(Work required) Copy exactly the lines of the material below that run from the one containing "logic [N-1:0] od0_q, ou0_q;" through the one containing "set_driving_cell -lib_cell sky130_fd_sc_hd__buf_2". Copy no other lines.

(Provided entries)
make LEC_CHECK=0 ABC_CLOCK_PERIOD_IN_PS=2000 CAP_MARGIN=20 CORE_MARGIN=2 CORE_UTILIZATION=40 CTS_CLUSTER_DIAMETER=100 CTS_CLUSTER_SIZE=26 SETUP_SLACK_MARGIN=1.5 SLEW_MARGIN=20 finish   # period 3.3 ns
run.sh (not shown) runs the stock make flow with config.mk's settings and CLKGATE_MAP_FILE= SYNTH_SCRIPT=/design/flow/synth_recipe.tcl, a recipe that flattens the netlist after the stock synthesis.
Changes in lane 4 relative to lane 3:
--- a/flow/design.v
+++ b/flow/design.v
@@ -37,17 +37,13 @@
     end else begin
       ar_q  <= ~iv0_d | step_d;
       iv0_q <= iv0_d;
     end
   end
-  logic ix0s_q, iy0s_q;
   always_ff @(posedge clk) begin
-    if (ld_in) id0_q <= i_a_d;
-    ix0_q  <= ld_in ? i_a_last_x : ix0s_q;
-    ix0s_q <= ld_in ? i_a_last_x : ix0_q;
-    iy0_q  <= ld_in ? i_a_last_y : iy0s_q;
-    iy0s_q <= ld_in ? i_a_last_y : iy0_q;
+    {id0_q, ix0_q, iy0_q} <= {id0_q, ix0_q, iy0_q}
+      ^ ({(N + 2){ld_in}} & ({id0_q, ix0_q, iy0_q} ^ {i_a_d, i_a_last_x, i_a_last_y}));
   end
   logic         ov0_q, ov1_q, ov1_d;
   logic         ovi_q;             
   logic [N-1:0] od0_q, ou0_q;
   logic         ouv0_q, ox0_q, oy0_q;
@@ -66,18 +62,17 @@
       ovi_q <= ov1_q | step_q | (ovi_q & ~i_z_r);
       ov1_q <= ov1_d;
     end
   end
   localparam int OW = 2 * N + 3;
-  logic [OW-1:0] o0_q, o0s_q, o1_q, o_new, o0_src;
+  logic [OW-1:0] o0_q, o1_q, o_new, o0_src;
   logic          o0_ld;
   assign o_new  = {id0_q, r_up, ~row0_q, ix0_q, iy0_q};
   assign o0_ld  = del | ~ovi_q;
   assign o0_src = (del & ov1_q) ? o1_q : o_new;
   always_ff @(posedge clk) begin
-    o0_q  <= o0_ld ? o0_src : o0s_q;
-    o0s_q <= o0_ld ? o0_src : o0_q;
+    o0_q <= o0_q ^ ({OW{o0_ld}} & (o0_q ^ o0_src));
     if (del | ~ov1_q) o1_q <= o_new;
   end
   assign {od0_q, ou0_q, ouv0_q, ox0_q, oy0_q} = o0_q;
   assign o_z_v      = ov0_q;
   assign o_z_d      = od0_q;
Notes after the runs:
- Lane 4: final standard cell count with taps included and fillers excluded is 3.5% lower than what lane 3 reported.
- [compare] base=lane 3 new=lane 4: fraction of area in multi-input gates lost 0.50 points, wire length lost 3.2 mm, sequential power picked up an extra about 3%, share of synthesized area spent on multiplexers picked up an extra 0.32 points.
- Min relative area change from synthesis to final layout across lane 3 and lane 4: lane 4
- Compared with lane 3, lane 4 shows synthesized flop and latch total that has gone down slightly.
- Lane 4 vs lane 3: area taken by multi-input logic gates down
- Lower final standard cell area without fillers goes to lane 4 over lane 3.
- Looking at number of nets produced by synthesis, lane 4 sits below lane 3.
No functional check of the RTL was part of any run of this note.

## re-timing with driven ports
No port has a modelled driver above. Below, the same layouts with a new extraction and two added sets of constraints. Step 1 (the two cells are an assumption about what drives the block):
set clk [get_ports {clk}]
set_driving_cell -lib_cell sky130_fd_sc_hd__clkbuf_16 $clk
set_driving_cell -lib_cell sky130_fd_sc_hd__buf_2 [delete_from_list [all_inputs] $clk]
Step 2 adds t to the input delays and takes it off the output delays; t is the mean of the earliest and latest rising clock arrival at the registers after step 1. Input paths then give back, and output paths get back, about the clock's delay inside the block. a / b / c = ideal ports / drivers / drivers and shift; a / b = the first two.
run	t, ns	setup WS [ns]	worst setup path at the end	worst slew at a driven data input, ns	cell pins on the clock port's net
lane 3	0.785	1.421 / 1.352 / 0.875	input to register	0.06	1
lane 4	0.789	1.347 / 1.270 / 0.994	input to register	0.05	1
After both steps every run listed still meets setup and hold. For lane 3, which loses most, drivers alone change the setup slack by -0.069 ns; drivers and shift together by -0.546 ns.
Background: an optimization exercise with open tools, aiming at small area, a short achievable clock period and few clock cycles per item. Do not read the settings as production practice.
At most, simulation tests tie the RTL to the original design; equivalence was not proved.

==> 01-02 <==
==> flow/design.v <==
`timescale 1ns / 1ps
package abc_pkg;
    typedef logic [31:0] t_word;
    localparam logic CFG_KEY  = 1'b0;
    localparam logic CFG_MODE = 1'b1;
    localparam t_word SEED_TWO_INIT = 32'hEEEE_EEEE;
    localparam logic [21:0] LCG_MOD = 22'h2A_AAAB;
    localparam logic [511:0] TAIL_TABLE_P3 = {
        32'h7303286F,  
        32'h6149809F,  
        32'h30930D05,  
        32'h99F82E07,  
        32'h83BDA8A0,  
        32'h0FB5560F,  
        32'h64821378,  
        32'h3B4E9FB6,  
        32'h8F931ABB,  
        32'h420B949C,  
        32'hC4101122,  
        32'hF32F1336,  
        32'h2F316025,  
        32'hBADCE7F8,  
        32'h3D750222,  
        32'hA7BF92D3   
    };
    function automatic logic [21:0] jump_table(input logic [5:0] k);
        case (k)
            6'd0: jump_table = 22'h13193A;
            6'd1: jump_table = 22'h175496;
            6'd2: jump_table = 22'h26F49B;
            6'd3: jump_table = 22'h229AFB;
            6'd4: jump_table = 22'h0B7F86;
            6'd5: jump_table = 22'h020B52;
            6'd6: jump_table = 22'h0E1D9E;
            6'd7: jump_table = 22'h0A9B76;
            6'd8: jump_table = 22'h29A223;
            6'd9: jump_table = 22'h1F8238;
            6'd10: jump_table = 22'h1EE79A;
            6'd11: jump_table = 22'h147BF9;
            6'd12: jump_table = 22'h0FC353;
            6'd13: jump_table = 22'h0FE85D;
            6'd14: jump_table = 22'h1125A5;
            6'd15: jump_table = 22'h1E23BD;
            6'd16: jump_table = 22'h15C040;
            6'd17: jump_table = 22'h1EAC2C;
            6'd18: jump_table = 22'h11CD7E;
            6'd19: jump_table = 22'h1975E9;
            6'd20: jump_table = 22'h09AF77;
            6'd21: jump_table = 22'h244F79;
            6'd22: jump_table = 22'h234F6F;
            6'd23: jump_table = 22'h222ADE;
            6'd24: jump_table = 22'h2A1909;
            6'd25: jump_table = 22'h2A3804;
            6'd26: jump_table = 22'h29DE9A;
            6'd27: jump_table = 22'h05382E;
            6'd28: jump_table = 22'h0F14E1;
            6'd29: jump_table = 22'h27136E;
            6'd30: jump_table = 22'h0CDE39;
            6'd31: jump_table = 22'h181316;
            6'd32: jump_table = 22'h25690B;
            6'd33: jump_table = 22'h0F8754;
            6'd34: jump_table = 22'h150719;
            6'd35: jump_table = 22'h0D4A6B;
            6'd36: jump_table = 22'h145E8C;
            6'd37: jump_table = 22'h070E89;
            6'd38: jump_table = 22'h289EEC;
            6'd39: jump_table = 22'h1EDA81;
            6'd40: jump_table = 22'h1C29DF;
            6'd41: jump_table = 22'h104EAC;
            6'd42: jump_table = 22'h09C7B0;
            6'd43: jump_table = 22'h06ED78;
            6'd44: jump_table = 22'h250A1B;
            6'd45: jump_table = 22'h106921;
            6'd46: jump_table = 22'h26C7A0;
            6'd47: jump_table = 22'h158496;
            6'd48: jump_table = 22'h269358;
            6'd49: jump_table = 22'h1001B8;
            6'd50: jump_table = 22'h0ED3E1;
            6'd51: jump_table = 22'h104F5E;
            6'd52: jump_table = 22'h0B1719;
            6'd53: jump_table = 22'h09BC83;
            6'd54: jump_table = 22'h1E369F;
            6'd55: jump_table = 22'h14E5DD;
            6'd56: jump_table = 22'h25EACF;
            6'd57: jump_table = 22'h1CFA70;
            6'd58: jump_table = 22'h0D16FD;
            6'd59: jump_table = 22'h258E6F;
            6'd60: jump_table = 22'h163977;
            6'd61: jump_table = 22'h089810;
            6'd62: jump_table = 22'h0B84A1;
            6'd63: jump_table = 22'h1AC406;
            default: jump_table = 22'h0;
        endcase
    endfunction
endpackage
`timescale 1ns / 1ps
module archive_block_cipher (
    input  logic        i_clk,
    input  logic        i_rst_n,
    input  logic        i_cfg_wr_en,
    input  logic        i_cfg_index,
    input  logic [31:0] i_cfg_data,
    input  logic        i_in_valid,
    output logic        o_in_stall,
    input  logic [31:0] i_data_word,
    input  logic        i_last,
    output logic        o_out_valid,
    input  logic        i_out_stall,
    output logic [31:0] o_result_word,
    output logic        o_last_out
);
    logic [31:0] r_key;
    logic        r_mode;
    logic        r_stall;
    logic        r_nstart;
    logic        r_out_v, r_out_l;
    logic [31:0] r_out_d;
    logic        r_os_v, r_os_l;
    logic [31:0] r_os_d;
    logic [31:0] r_s1;
    logic [31:0] r_tk;
    logic [31:0] r_tk1;
    logic        eng_busy_n;
    logic [31:0] r_a;
    logic [31:0] r_b;
    logic        proc, cont, out_free, os_v_n, key_wr;
    logic [31:0] s1_next, s1_nx;
    logic [31:0] tc;
    assign proc     = i_in_valid && !r_stall;
    assign cont     = proc && !i_last;
    assign out_free = !r_out_v || !i_out_stall;
    assign os_v_n   = !out_free && (r_os_v || proc);
    assign key_wr   = i_cfg_wr_en && (i_cfg_index == abc_pkg::CFG_KEY);
    always_ff @(posedge i_clk) begin
        if (!i_rst_n) begin
            r_key  <= '0;
            r_mode <= 1'b0;
        end else if (i_cfg_wr_en) begin
            if (i_cfg_index == abc_pkg::CFG_KEY) r_key  <= i_cfg_data;
            else                                 r_mode <= i_cfg_data[0];
        end
    end
    always_ff @(posedge i_clk) begin
        if (!i_rst_n) begin
            r_stall <= 1'b1;
        end else begin
            r_stall <= os_v_n || key_wr || eng_busy_n;
        end
    end
    assign o_in_stall = r_stall;
    assign s1_next = ((~r_s1 << 21) + 32'h1111_1111) | (r_s1 >> 11);
    always_comb begin
        if (cont)                 s1_nx = s1_next;
        else if (proc || r_nstart) s1_nx = r_key;
        else                      s1_nx = r_s1;
        tc = r_nstart ? r_tk1
                      : abc_pkg::TAIL_TABLE_P3[{r_s1[18:17], r_s1[14:13]} * 32 +: 32];
    end
    always_ff @(posedge i_clk) begin
        if (!i_rst_n) begin
            r_nstart <= 1'b1;
        end else if (proc) begin
            r_nstart <= i_last;
        end
    end
    always_ff @(posedge i_clk) begin
        r_s1 <= s1_nx;
    end
    localparam logic [2:0] E_IDLE = 3'd0, E_LOAD = 3'd1, E_STEP = 3'd2,
                           E_RHI  = 3'd3, E_SLO  = 3'd4, E_RLO  = 3'd5;
    localparam logic [25:0] E_BIAS = 26'h200_0007 + 26'h2 - 26'h3FF - 26'h80_0000 - 26'h100_0000;
    logic [2:0]  r_est;
    logic        r_eph;
    logic [5:0]  r_ecnt;
    logic [4:0]  r_rsel;
    logic [25:0] r_es;      
    logic [25:0] e_next;
    logic        e_run;
    logic [7:0]  e_idx;
    logic [8:0]  e_k;       
    logic [5:0]  e_j;       
    logic [2:0]  e_n;       
    logic [4:0]  e_h3;
    logic [25:0] e_o1, e_o2, e_o3, e_o4;
    logic [25:0] e_s1, e_c1, e_s3, e_c3, e_step;
    logic [25:0] e_km, e_sub, e_red;
    logic        e_borrow, e_last_red;
    assign e_idx = r_eph ? (8'h11 | r_key[18:11]) : r_key[7:0];
    assign e_k   = (e_idx == 8'd0) ? 9'd0 : {1'b0, e_idx} + 9'd3;
    assign e_j   = e_k[8] ? 6'd63 : e_k[7:2];
    assign e_n   = {e_k[8], e_k[1:0]};
    always_comb begin
        e_h3 = {2'b0, r_es[25:23]} + {1'b0, r_es[25:23], 1'b0} + E_BIAS[4:0];
        e_o1 = {3'b0, r_es[15:0], 2'b0, e_h3};
        e_o2 = {E_BIAS[25:10], ~r_es[25:16]};
        e_o3 = {3'b0, ~r_es[22:0]};
        e_o4 = {2'b0, ~r_es[22:0], 1'b1};
        e_s1 = e_o1 ^ e_o2 ^ e_o3;
        e_c1 = ((e_o1 & e_o2) | (e_o1 & e_o3) | (e_o2 & e_o3)) << 1;
        e_s3 = e_s1 ^ e_c1 ^ e_o4;
        e_c3 = ((e_s1 & e_c1) | (e_s1 & e_o4) | (e_c1 & e_o4)) << 1;
        e_step = e_s3 + e_c3;
        e_km = ({26{r_rsel[0]}} & ({4'b0, abc_pkg::LCG_MOD} << 4))
             | ({26{r_rsel[1]}} & ({4'b0, abc_pkg::LCG_MOD} << 3))
             | ({26{r_rsel[2]}} & ({4'b0, abc_pkg::LCG_MOD} << 2))
             | ({26{r_rsel[3]}} & ({4'b0, abc_pkg::LCG_MOD} << 1))
             | ({26{r_rsel[4]}} &  {4'b0, abc_pkg::LCG_MOD});
        {e_borrow, e_sub} = {1'b0, r_es} - {1'b0, e_km};
        e_red = e_borrow ? r_es : e_sub;
        e_last_red = r_rsel[4];
    end
    assign r_es  = r_os_d[25:0];
    assign e_run = (r_est != E_IDLE);
    always_comb begin
        case (r_est)
            E_LOAD:         e_next = {4'b0, abc_pkg::jump_table(e_j)};
            E_STEP, E_SLO:  e_next = e_step;
            default:        e_next = e_red;
        endcase
    end
    assign eng_busy_n = (r_est != E_IDLE) && !(r_est == E_RLO && e_last_red && r_eph);
    always_ff @(posedge i_clk) begin
        if (!i_rst_n || key_wr) begin
            r_est <= E_LOAD;
            r_eph <= 1'b0;
        end else begin
            case (r_est)
                E_LOAD: begin
                    r_ecnt <= (e_n == 3'd0) ? 6'd0 : {2'b0, e_n, 1'b0} + {e_n, 3'b0} - 6'd1;
                    r_est  <= (e_n == 3'd0) ? E_RHI : E_STEP;
                    r_rsel <= 5'b00001;
                end
                E_STEP: begin
                    r_ecnt <= r_ecnt - 6'd1;
                    if (r_ecnt == 6'd0) begin
                        r_ecnt <= 6'd0;
                        r_est  <= E_RHI;
                    end
                end
                E_RHI: begin
                    r_rsel <= {r_rsel[3:0], r_rsel[4]};
                    if (e_last_red) begin
                        r_est <= E_SLO;
                        if (r_eph) r_tk1[31:16] <= e_red[15:0];
                        else       r_tk[31:16]  <= e_red[15:0];
                    end
                end
                E_SLO: begin
                    r_est  <= E_RLO;
                end
                E_RLO: begin
                    r_rsel <= {r_rsel[3:0], r_rsel[4]};
                    if (e_last_red) begin
                        if (r_eph) r_tk1[15:0] <= e_red[15:0];
                        else       r_tk[15:0]  <= e_red[15:0];
                        r_eph <= 1'b1;
                        r_est <= r_eph ? E_IDLE : E_LOAD;
                    end
                end
                default: ;
            endcase
        end
    end
    logic [31:0] v_s, v_c, v;
    logic [31:0] res, p;
    logic [31:0] w1_s, w1_c, w2_s, w2_c, w3_s, w3_c, w;
    logic [31:0] a5, b5;
    always_comb begin
        v_s = r_s1 ^ r_a ^ r_b;
        v_c = ((r_s1 & r_a) | (r_s1 & r_b) | (r_a & r_b)) << 1;
        v   = v_s + v_c;
        res = i_data_word ^ v;
        p   = r_mode ? res : i_data_word;
        a5   = r_a << 5;
        b5   = {r_b[26:0], 3'b000, r_nstart, r_nstart};
        w1_s = r_a ^ r_b ^ a5;
        w1_c = ((r_a & r_b) | (r_a & a5) | (r_b & a5)) << 1;
        w2_s = w1_s ^ w1_c ^ b5;
        w2_c = ((w1_s & w1_c) | (w1_s & b5) | (w1_c & b5)) << 1;
        w3_s = w2_s ^ w2_c ^ tc;
        w3_c = ((w2_s & w2_c) | (w2_s & tc) | (w2_c & tc)) << 1;
        w    = w3_s + w3_c;
    end
    always_ff @(posedge i_clk) begin
        if (proc || r_nstart) begin
            r_a <= cont ? p : r_tk;
            r_b <= cont ? w : abc_pkg::SEED_TWO_INIT;
        end
    end
    always_ff @(posedge i_clk) begin
        if (!i_rst_n) begin
            r_out_v <= 1'b0;
            r_os_v  <= 1'b0;
        end else begin
            if (out_free) r_out_v <= r_os_v || proc;
            r_os_v <= os_v_n;
        end
    end
    always_ff @(posedge i_clk) begin
        if (out_free) begin
            r_out_d <= r_os_v ? r_os_d : res;
            r_out_l <= r_os_v ? r_os_l : i_last;
        end
        if (e_run) begin
            r_os_d[25:0] <= e_next;
        end else if (proc) begin
            r_os_d <= res;
        end
        if (proc) begin
            r_os_l <= i_last;
        end
    end
    assign o_out_valid   = r_out_v;
    assign o_result_word = r_out_d;
    assign o_last_out    = r_out_l;
endmodule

(Response to this exercise)
   logic [N-1:0] od0_q, ou0_q;
   logic         ouv0_q, ox0_q, oy0_q;
@@ -66,18 +62,17 @@
       ovi_q <= ov1_q | step_q | (ovi_q & ~i_z_r);
       ov1_q <= ov1_d;
     end
   end
   localparam int OW = 2 * N + 3;
-  logic [OW-1:0] o0_q, o0s_q, o1_q, o_new, o0_src;
+  logic [OW-1:0] o0_q, o1_q, o_new, o0_src;
   logic          o0_ld;
   assign o_new  = {id0_q, r_up, ~row0_q, ix0_q, iy0_q};
   assign o0_ld  = del | ~ovi_q;
   assign o0_src = (del & ov1_q) ? o1_q : o_new;
   always_ff @(posedge clk) begin
-    o0_q  <= o0_ld ? o0_src : o0s_q;
-    o0s_q <= o0_ld ? o0_src : o0_q;
+    o0_q <= o0_q ^ ({OW{o0_ld}} & (o0_q ^ o0_src));
     if (del | ~ov1_q) o1_q <= o_new;
   end
   assign {od0_q, ou0_q, ouv0_q, ox0_q, oy0_q} = o0_q;
   assign o_z_v      = ov0_q;
   assign o_z_d      = od0_q;
Notes after the runs:
- Lane 4: final standard cell count with taps included and fillers excluded is 3.5% lower than what lane 3 reported.
- [compare] base=lane 3 new=lane 4: fraction of area in multi-input gates lost 0.50 points, wire length lost 3.2 mm, sequential power picked up an extra about 3%, share of synthesized area spent on multiplexers picked up an extra 0.32 points.
- Min relative area change from synthesis to final layout across lane 3 and lane 4: lane 4
- Compared with lane 3, lane 4 shows synthesized flop and latch total that has gone down slightly.
- Lane 4 vs lane 3: area taken by multi-input logic gates down
- Lower final standard cell area without fillers goes to lane 4 over lane 3.
- Looking at number of nets produced by synthesis, lane 4 sits below lane 3.
No functional check of the RTL was part of any run of this note.

## re-timing with driven ports
No port has a modelled driver above. Below, the same layouts with a new extraction and two added sets of constraints. Step 1 (the two cells are an assumption about what drives the block):
set clk [get_ports {clk}]
set_driving_cell -lib_cell sky130_fd_sc_hd__clkbuf_16 $clk
set_driving_cell -lib_cell sky130_fd_sc_hd__buf_2 [delete_from_list [all_inputs] $clk]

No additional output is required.